MCF-VC: Mitigate Catastrophic Forgetting in Class-Incremental Learning
for Multimodal Video Captioning
- URL: http://arxiv.org/abs/2402.17680v1
- Date: Tue, 27 Feb 2024 16:54:08 GMT
- Title: MCF-VC: Mitigate Catastrophic Forgetting in Class-Incremental Learning
for Multimodal Video Captioning
- Authors: Huiyu Xiong, Lanxiao Wang, Heqian Qiu, Taijin Zhao, Benliu Qiu,
Hongliang Li
- Abstract summary: We propose a method to Mitigate Catastrophic Forgetting in class-incremental learning for multimodal Video Captioning (MCF-VC)
In order to better constrain the knowledge characteristics of old and new tasks at the specific feature level, we have created the Two-stage Knowledge Distillation (TsKD)
Our experiments on the public dataset MSR-VTT show that the proposed method significantly resists the forgetting of previous tasks without replaying old samples, and performs well on the new task.
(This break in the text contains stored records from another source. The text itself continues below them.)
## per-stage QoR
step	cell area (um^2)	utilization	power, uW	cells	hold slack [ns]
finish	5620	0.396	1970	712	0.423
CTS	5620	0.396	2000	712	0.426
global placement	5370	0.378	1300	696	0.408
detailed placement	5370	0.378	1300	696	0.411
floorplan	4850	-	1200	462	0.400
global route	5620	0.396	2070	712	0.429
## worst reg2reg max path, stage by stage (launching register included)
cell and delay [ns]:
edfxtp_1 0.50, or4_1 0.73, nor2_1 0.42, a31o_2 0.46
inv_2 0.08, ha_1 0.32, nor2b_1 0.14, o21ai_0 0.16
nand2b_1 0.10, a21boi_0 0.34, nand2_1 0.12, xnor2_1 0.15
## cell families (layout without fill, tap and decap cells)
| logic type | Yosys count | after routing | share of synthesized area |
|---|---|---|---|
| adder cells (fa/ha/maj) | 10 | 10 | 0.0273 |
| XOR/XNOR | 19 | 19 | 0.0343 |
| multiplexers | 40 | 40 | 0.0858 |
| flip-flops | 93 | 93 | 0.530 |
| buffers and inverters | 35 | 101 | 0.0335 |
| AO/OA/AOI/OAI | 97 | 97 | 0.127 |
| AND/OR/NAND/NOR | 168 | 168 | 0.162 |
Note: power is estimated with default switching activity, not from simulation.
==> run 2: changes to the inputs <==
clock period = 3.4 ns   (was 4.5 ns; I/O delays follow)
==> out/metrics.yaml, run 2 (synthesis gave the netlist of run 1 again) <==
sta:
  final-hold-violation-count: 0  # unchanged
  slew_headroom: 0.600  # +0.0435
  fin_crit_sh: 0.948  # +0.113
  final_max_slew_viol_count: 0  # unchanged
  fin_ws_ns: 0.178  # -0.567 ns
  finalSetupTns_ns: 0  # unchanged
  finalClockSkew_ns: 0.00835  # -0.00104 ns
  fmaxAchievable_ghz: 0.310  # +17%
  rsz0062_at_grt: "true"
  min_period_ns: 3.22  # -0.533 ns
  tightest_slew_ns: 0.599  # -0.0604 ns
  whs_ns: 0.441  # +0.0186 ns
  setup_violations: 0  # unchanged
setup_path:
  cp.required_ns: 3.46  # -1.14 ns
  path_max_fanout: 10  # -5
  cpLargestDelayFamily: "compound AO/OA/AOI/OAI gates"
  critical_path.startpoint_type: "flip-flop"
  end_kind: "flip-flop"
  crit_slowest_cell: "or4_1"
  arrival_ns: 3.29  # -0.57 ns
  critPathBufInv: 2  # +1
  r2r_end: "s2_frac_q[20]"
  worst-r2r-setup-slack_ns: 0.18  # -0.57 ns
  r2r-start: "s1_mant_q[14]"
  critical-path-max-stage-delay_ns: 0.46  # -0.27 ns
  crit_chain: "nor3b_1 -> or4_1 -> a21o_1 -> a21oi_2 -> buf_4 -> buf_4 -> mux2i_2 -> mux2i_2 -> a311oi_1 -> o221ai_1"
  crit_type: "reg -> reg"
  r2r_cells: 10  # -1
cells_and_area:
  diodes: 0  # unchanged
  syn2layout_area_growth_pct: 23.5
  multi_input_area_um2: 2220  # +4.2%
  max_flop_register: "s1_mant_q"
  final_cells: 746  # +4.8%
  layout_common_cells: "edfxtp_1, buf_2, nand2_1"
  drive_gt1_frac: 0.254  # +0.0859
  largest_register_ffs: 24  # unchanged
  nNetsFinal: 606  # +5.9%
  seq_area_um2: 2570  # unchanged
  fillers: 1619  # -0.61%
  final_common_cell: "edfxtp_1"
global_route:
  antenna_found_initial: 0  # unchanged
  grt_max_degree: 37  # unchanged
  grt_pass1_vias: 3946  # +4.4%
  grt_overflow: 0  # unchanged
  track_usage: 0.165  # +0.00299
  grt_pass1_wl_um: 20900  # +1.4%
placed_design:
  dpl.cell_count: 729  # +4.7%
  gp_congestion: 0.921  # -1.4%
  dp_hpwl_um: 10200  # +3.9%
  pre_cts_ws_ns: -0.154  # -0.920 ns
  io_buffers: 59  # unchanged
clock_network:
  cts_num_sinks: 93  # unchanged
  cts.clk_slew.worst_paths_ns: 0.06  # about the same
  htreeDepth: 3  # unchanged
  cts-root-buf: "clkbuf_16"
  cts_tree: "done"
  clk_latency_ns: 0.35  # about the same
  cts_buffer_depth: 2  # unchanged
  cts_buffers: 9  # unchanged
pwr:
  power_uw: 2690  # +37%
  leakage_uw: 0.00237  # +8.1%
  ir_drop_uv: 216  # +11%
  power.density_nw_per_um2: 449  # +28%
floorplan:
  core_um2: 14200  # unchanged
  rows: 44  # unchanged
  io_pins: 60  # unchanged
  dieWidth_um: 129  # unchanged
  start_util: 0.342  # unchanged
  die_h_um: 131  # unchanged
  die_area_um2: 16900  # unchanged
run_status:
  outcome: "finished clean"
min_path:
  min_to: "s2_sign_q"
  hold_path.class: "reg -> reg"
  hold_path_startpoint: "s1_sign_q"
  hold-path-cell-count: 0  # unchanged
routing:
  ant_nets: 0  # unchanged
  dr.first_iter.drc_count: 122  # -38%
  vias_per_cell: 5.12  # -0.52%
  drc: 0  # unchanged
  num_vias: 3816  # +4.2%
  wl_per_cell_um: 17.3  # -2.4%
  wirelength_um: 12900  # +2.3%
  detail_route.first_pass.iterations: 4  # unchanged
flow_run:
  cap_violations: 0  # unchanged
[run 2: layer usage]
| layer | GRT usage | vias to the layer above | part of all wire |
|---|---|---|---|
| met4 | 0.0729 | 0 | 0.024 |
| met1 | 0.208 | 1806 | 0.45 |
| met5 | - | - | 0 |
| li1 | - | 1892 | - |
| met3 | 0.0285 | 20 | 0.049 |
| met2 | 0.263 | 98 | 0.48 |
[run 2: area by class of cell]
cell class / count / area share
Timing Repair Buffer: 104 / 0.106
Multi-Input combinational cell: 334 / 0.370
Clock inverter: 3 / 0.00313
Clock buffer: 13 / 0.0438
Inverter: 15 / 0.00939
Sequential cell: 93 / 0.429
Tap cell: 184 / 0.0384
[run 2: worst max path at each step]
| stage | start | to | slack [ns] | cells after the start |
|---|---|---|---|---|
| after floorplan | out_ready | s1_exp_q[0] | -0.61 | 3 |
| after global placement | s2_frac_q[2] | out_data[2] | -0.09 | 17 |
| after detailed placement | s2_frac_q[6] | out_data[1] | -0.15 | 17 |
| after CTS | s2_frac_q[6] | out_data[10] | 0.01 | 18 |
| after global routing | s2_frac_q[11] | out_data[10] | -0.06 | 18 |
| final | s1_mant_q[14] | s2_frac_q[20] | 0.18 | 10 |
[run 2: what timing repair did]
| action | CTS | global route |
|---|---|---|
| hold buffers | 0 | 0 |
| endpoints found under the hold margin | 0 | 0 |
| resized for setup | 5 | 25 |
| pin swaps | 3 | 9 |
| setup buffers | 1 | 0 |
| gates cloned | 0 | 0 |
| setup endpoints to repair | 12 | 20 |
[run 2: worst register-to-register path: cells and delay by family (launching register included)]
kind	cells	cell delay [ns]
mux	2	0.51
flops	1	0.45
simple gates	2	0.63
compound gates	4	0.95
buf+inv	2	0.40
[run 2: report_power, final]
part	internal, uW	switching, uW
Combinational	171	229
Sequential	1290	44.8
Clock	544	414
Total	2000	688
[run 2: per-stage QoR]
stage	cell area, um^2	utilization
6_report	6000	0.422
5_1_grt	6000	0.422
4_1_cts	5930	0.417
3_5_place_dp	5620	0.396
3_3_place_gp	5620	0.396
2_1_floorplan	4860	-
- Score: 10.95493493610559
- License: http://arxiv.org/licenses/nonexclusive-distrib/1.0/
- Abstract: To address the problem of catastrophic forgetting due to the invisibility of
old categories in sequential input, existing work based on relatively simple
categorization tasks has made some progress. In contrast, video captioning is a
more complex task in multimodal scenario, which has not been explored in the
field of incremental learning. After identifying this stability-plasticity
problem when analyzing video with sequential input, we originally propose a
method to Mitigate Catastrophic Forgetting in class-incremental learning for
multimodal Video Captioning (MCF-VC). As for effectively maintaining good
performance on old tasks at the macro level, we design Fine-grained Sensitivity
Selection (FgSS) based on the Mask of Linear's Parameters and Fisher
Sensitivity to pick useful knowledge from old tasks. Further, in order to
better constrain the knowledge characteristics of old and new tasks at the
specific feature level, we have created the Two-stage Knowledge Distillation
(TsKD), which is able to learn the new task well while weighing the old task.
Specifically, we design two distillation losses, which constrain the cross
modal semantic information of semantic attention feature map and the textual
information of the final outputs respectively, so that the inter-model and
intra-model stylized knowledge of the old class is retained while learning the
new class. In order to illustrate the ability of our model to resist
forgetting, we designed a metric CIDER_t to detect the stage forgetting rate.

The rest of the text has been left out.